__WORK TO COMPLETE__. Return the following from the records below: each line, word for word, starting with the line that contains "pwr;p_seq_frac;0.391;" and going on through the line that contains "logic_synthesis;synthTopCellsByArea;dfrtp_1 41%, mux2_2", with nothing outside that range.

(Stored items)
***

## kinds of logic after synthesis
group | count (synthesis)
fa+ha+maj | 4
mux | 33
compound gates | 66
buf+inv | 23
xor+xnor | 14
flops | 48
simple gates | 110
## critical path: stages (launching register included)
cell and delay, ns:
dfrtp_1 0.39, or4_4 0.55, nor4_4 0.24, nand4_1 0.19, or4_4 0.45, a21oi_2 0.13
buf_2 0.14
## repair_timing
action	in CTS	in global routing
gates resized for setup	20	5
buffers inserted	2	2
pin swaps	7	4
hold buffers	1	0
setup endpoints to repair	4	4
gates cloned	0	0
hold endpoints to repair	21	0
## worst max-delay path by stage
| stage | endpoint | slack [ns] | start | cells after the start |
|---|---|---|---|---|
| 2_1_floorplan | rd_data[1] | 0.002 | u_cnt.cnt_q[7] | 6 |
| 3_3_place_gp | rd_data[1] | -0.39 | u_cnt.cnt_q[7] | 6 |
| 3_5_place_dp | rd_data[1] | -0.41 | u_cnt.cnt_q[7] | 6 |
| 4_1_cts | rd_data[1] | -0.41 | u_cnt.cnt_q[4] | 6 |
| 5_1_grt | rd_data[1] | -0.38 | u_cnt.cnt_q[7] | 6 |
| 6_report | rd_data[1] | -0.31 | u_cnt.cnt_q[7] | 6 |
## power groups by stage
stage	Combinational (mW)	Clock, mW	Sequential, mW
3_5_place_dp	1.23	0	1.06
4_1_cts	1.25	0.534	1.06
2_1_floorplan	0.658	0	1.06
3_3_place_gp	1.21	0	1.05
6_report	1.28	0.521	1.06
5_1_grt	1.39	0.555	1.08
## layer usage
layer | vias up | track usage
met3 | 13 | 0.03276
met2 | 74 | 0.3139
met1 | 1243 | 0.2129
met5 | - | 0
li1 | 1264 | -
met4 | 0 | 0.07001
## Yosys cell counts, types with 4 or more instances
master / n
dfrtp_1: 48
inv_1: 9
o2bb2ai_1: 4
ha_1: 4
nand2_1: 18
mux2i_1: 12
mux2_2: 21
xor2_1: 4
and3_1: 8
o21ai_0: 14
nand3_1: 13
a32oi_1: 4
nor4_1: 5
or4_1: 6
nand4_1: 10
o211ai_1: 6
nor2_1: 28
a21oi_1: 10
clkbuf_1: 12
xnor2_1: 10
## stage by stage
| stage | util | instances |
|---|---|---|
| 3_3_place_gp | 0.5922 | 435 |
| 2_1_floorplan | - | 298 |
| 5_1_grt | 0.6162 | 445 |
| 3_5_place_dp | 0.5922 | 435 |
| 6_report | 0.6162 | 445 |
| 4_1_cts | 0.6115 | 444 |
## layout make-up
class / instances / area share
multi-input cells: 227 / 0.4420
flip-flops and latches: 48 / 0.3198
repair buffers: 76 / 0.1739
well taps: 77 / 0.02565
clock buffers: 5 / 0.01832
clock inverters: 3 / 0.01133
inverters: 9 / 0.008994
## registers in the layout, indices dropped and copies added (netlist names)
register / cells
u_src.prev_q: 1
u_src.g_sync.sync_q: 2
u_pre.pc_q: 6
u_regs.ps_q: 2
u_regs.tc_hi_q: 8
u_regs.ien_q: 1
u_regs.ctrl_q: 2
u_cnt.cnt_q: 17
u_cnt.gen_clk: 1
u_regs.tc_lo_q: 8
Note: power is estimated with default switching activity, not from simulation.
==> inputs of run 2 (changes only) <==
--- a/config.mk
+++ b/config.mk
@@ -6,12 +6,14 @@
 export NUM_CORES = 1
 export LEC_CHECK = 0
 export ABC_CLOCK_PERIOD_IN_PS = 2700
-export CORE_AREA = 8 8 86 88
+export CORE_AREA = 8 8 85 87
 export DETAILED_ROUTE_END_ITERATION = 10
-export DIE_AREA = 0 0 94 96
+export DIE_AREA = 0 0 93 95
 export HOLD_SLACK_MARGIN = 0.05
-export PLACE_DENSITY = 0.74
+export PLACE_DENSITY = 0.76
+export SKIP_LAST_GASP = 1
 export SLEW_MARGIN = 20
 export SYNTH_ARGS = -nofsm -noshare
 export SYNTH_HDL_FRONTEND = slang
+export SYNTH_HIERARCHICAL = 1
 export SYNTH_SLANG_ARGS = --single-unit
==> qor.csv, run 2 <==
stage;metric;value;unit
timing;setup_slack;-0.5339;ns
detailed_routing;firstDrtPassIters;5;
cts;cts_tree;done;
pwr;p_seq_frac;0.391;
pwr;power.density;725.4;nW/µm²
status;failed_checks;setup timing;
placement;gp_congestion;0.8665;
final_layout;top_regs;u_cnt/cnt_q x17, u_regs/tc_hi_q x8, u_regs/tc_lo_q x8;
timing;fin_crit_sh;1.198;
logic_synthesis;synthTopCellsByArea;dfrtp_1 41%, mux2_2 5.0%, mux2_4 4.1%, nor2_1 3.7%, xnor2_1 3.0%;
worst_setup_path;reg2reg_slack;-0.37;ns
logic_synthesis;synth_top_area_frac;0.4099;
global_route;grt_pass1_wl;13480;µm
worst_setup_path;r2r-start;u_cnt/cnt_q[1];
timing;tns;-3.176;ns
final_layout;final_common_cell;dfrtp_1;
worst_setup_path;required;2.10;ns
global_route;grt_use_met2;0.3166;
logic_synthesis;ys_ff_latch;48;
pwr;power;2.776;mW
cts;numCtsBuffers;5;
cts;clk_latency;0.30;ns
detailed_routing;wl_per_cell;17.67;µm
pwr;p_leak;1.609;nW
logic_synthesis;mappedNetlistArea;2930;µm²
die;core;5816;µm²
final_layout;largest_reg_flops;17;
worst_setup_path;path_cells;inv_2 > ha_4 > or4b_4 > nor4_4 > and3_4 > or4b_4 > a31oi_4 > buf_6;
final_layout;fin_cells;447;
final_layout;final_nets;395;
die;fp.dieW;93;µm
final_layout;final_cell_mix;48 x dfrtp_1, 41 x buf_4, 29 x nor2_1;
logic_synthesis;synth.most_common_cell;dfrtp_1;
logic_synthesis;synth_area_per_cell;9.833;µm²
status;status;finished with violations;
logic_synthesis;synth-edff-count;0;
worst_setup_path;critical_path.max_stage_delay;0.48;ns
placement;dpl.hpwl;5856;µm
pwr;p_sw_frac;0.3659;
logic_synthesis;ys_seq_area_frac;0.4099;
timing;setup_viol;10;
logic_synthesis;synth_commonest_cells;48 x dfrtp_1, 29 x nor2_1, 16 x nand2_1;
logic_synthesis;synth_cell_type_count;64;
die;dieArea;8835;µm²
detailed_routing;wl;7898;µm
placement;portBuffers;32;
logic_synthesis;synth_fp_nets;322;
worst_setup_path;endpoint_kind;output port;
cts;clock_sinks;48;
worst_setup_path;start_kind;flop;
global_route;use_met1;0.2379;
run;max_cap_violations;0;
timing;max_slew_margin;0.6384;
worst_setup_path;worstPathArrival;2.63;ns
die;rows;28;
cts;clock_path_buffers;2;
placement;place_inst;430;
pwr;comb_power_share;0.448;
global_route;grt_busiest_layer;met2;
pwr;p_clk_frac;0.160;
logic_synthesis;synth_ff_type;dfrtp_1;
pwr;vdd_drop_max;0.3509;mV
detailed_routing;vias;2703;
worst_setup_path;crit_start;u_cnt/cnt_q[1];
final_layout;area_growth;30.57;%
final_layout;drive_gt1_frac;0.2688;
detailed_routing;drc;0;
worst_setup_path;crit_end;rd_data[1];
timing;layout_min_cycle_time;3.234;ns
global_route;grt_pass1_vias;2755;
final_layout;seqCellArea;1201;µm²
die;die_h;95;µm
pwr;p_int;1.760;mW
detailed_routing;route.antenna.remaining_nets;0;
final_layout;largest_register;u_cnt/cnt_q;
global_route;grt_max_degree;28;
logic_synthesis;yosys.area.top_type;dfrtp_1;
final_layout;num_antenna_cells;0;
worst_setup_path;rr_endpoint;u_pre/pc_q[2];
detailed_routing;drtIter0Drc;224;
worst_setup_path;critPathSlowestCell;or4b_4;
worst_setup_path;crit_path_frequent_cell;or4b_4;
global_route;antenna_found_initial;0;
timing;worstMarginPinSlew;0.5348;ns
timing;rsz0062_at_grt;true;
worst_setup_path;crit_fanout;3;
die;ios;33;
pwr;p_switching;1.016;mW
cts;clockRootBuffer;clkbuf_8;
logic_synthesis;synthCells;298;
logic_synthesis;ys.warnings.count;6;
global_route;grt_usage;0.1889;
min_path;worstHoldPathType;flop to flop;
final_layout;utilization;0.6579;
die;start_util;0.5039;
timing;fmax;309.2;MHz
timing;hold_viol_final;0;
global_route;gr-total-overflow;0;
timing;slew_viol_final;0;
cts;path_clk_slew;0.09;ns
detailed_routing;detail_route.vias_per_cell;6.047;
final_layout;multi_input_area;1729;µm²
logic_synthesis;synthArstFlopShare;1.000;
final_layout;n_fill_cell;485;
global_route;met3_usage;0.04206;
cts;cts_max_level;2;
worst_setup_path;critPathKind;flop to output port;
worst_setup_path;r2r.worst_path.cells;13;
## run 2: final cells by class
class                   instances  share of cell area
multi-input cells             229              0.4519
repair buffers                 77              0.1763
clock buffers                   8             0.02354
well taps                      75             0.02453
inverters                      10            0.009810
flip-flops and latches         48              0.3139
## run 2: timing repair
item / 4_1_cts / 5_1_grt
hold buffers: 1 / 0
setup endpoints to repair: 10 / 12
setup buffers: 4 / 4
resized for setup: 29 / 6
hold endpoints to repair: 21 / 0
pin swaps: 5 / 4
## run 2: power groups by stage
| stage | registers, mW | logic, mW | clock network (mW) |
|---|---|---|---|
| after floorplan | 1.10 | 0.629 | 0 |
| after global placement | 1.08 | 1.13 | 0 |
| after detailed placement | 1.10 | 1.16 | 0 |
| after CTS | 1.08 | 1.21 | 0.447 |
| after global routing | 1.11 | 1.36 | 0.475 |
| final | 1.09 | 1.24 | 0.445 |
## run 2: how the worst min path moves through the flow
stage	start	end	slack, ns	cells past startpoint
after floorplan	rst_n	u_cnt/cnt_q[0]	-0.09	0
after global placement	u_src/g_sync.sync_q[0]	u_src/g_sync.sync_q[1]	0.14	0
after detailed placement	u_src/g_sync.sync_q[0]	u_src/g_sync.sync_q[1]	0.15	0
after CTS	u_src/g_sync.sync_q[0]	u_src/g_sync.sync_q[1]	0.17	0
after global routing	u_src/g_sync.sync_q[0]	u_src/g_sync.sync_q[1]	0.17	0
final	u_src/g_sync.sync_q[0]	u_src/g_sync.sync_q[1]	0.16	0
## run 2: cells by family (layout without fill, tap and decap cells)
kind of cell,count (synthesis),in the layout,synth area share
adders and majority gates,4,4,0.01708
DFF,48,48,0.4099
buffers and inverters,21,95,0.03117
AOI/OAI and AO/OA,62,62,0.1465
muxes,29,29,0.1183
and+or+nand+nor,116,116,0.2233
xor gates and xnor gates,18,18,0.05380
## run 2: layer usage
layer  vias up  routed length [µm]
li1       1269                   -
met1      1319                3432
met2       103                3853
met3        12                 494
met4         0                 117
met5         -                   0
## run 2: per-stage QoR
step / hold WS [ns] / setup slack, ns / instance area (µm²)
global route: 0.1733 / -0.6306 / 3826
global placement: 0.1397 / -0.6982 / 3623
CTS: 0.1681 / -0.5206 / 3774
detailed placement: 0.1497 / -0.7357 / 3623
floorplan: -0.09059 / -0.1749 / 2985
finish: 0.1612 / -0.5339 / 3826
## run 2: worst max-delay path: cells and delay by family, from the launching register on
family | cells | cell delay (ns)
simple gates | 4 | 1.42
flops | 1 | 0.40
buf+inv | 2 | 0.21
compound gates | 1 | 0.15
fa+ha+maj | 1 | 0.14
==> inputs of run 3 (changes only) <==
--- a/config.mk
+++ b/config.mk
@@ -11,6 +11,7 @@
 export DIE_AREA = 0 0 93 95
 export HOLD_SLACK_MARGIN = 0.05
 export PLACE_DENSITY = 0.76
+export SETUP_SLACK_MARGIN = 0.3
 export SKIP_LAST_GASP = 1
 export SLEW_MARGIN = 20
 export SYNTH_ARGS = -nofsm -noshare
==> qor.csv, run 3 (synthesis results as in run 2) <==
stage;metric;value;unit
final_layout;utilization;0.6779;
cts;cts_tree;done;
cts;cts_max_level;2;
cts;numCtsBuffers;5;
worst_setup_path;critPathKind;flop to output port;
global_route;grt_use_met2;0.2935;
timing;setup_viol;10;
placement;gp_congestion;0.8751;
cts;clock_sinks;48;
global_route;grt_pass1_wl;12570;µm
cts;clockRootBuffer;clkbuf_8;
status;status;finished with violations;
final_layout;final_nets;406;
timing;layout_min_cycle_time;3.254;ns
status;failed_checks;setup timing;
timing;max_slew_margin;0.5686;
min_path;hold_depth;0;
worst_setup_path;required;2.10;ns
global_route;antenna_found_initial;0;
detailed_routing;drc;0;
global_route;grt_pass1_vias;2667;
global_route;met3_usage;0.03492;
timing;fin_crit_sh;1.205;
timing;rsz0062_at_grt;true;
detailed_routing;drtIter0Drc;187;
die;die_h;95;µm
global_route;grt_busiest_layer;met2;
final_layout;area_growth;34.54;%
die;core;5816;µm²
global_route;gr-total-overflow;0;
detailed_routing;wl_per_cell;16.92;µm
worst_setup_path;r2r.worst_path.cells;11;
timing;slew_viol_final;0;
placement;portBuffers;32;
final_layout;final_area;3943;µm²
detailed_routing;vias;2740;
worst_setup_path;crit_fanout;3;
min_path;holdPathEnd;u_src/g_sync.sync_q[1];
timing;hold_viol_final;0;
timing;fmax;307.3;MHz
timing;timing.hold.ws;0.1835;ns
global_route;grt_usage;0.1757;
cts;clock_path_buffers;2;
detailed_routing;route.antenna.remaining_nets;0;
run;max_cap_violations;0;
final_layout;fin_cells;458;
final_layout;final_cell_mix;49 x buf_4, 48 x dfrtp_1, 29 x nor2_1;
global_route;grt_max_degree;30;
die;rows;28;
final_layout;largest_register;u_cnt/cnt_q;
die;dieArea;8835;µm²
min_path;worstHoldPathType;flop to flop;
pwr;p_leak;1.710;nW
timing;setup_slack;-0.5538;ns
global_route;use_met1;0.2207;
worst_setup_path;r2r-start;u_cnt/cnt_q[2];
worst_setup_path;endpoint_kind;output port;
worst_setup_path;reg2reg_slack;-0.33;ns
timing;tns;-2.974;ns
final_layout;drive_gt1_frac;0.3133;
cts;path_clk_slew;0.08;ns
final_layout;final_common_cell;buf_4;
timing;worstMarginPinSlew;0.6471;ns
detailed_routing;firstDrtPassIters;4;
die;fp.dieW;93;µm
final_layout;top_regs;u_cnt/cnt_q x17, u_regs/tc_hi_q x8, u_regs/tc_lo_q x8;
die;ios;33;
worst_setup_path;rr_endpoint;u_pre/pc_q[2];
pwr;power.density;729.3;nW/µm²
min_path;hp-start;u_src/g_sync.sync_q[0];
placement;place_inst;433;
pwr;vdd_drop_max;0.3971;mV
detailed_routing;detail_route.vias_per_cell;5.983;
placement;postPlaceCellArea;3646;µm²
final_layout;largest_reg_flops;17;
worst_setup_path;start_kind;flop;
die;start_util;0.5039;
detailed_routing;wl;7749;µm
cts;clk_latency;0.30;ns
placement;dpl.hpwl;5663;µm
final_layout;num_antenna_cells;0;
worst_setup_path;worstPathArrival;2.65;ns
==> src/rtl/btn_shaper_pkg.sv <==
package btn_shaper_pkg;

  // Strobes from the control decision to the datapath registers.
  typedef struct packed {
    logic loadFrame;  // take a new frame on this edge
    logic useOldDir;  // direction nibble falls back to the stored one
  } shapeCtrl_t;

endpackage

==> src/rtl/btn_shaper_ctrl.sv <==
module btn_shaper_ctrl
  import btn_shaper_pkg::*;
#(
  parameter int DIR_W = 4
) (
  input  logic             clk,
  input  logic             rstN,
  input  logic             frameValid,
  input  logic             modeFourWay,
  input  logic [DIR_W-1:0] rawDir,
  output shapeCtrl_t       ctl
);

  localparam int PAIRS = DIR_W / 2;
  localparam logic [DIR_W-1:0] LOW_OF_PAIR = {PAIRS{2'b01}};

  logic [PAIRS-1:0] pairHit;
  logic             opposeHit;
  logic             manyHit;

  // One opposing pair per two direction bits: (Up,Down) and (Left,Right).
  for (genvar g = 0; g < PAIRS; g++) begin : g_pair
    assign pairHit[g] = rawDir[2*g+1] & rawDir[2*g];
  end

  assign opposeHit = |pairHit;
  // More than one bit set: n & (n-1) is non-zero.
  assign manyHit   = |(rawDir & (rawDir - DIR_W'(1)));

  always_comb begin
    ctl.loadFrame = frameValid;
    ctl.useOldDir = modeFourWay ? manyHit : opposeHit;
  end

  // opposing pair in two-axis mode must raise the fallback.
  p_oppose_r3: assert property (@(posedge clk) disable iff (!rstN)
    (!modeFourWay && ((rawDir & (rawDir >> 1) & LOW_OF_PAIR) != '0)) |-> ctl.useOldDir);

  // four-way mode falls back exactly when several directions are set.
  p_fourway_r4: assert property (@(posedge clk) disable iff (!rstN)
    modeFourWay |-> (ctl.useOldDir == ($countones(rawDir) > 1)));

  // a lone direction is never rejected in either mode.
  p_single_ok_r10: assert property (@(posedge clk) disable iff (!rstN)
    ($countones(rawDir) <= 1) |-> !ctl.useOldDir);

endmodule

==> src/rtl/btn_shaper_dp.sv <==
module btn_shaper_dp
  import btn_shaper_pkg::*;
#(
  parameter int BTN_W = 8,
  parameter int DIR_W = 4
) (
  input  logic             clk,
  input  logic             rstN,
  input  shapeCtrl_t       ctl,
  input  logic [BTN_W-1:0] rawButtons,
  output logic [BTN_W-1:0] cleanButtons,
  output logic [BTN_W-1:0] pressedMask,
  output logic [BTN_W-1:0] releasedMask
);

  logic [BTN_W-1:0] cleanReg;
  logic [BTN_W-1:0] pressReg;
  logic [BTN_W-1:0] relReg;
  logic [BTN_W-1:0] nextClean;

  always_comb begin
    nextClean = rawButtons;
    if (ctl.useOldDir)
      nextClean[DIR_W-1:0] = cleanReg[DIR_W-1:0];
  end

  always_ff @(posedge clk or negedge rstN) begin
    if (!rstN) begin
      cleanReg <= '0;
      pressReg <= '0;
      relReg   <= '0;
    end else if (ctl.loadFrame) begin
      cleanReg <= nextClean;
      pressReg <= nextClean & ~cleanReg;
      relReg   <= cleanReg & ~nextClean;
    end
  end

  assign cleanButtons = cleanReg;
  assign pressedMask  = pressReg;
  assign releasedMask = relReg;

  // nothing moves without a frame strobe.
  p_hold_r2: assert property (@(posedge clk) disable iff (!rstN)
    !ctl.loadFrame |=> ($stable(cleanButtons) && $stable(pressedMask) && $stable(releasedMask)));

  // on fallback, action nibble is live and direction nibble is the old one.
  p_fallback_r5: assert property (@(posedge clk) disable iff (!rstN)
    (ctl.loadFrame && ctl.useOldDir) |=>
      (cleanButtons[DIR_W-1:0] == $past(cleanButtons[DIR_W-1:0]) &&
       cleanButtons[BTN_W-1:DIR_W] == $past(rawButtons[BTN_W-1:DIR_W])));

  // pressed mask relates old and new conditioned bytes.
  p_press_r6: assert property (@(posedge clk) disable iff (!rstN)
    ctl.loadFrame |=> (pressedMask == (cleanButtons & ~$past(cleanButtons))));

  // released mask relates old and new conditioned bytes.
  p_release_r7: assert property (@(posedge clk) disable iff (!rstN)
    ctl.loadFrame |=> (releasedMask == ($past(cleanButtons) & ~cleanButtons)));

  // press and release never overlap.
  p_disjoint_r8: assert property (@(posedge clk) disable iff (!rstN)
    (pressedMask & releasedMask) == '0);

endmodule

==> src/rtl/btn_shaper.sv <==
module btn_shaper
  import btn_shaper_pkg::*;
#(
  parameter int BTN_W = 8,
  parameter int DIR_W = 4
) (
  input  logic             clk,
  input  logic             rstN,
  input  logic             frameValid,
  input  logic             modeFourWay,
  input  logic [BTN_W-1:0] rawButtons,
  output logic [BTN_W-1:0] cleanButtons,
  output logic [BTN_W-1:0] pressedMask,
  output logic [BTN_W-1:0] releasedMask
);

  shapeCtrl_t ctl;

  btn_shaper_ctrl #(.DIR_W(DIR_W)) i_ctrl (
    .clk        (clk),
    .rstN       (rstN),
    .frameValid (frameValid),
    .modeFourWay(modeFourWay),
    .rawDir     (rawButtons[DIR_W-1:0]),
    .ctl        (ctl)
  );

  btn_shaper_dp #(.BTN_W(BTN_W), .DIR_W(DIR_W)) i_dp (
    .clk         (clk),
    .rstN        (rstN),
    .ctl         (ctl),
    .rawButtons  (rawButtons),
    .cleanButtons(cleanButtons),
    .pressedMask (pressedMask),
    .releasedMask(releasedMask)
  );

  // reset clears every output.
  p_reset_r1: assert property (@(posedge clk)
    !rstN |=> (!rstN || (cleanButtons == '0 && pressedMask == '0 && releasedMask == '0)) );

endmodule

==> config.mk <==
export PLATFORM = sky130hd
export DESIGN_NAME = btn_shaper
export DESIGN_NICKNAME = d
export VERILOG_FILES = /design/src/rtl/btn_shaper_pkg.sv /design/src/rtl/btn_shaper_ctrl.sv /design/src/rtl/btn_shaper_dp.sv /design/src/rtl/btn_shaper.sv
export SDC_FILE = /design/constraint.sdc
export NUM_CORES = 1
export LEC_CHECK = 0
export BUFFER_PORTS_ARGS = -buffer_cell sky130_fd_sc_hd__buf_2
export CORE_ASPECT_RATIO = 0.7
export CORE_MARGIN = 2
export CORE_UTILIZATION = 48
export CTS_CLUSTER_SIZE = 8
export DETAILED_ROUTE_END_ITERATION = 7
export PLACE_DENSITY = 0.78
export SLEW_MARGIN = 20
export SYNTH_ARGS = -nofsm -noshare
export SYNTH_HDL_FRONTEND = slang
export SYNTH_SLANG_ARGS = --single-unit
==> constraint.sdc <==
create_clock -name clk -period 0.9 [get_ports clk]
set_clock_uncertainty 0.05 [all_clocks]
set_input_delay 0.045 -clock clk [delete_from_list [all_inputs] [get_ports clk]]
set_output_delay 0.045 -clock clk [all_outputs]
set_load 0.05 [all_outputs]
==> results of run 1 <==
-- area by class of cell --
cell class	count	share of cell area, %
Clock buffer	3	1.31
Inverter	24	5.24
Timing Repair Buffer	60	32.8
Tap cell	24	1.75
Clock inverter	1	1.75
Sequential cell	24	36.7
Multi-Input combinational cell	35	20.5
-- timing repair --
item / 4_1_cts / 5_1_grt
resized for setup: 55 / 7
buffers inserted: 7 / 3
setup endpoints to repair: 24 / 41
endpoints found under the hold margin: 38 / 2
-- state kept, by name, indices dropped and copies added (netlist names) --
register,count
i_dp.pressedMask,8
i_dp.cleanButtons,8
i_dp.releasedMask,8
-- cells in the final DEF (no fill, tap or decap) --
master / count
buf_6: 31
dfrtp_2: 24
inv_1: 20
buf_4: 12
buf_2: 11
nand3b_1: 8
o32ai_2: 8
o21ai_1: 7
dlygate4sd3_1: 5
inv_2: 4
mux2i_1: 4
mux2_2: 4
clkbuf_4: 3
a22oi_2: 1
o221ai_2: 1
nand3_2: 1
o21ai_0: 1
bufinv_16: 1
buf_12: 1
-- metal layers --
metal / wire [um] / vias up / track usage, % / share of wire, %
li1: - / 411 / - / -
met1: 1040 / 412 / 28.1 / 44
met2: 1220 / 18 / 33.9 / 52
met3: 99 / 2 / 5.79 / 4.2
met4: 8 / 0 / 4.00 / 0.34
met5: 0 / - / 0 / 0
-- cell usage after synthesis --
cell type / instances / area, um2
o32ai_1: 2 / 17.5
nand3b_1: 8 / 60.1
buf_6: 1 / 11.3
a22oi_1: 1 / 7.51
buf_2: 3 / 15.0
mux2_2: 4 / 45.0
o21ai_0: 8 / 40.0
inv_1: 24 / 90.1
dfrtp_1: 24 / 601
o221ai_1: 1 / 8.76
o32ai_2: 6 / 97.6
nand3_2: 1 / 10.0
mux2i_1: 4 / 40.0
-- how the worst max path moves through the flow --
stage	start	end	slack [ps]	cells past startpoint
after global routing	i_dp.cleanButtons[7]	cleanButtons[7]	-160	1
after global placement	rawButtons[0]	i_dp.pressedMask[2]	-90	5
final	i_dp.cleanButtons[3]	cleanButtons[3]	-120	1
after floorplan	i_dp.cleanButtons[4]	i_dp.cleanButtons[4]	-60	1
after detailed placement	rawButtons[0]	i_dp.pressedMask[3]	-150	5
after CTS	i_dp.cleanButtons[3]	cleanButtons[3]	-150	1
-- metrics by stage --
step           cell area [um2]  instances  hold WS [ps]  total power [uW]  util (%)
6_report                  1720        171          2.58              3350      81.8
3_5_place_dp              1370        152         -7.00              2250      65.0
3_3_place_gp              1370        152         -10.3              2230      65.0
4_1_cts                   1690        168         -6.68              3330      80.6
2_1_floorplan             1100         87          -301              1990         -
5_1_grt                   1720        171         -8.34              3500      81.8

***

__RESULT OF THIS TASK__.
pwr;p_seq_frac;0.391;
pwr;power.density;725.4;nW/µm²
status;failed_checks;setup timing;
placement;gp_congestion;0.8665;
final_layout;top_regs;u_cnt/cnt_q x17, u_regs/tc_hi_q x8, u_regs/tc_lo_q x8;
timing;fin_crit_sh;1.198;
logic_synthesis;synthTopCellsByArea;dfrtp_1 41%, mux2_2 5.0%, mux2_4 4.1%, nor2_1 3.7%, xnor2_1 3.0%;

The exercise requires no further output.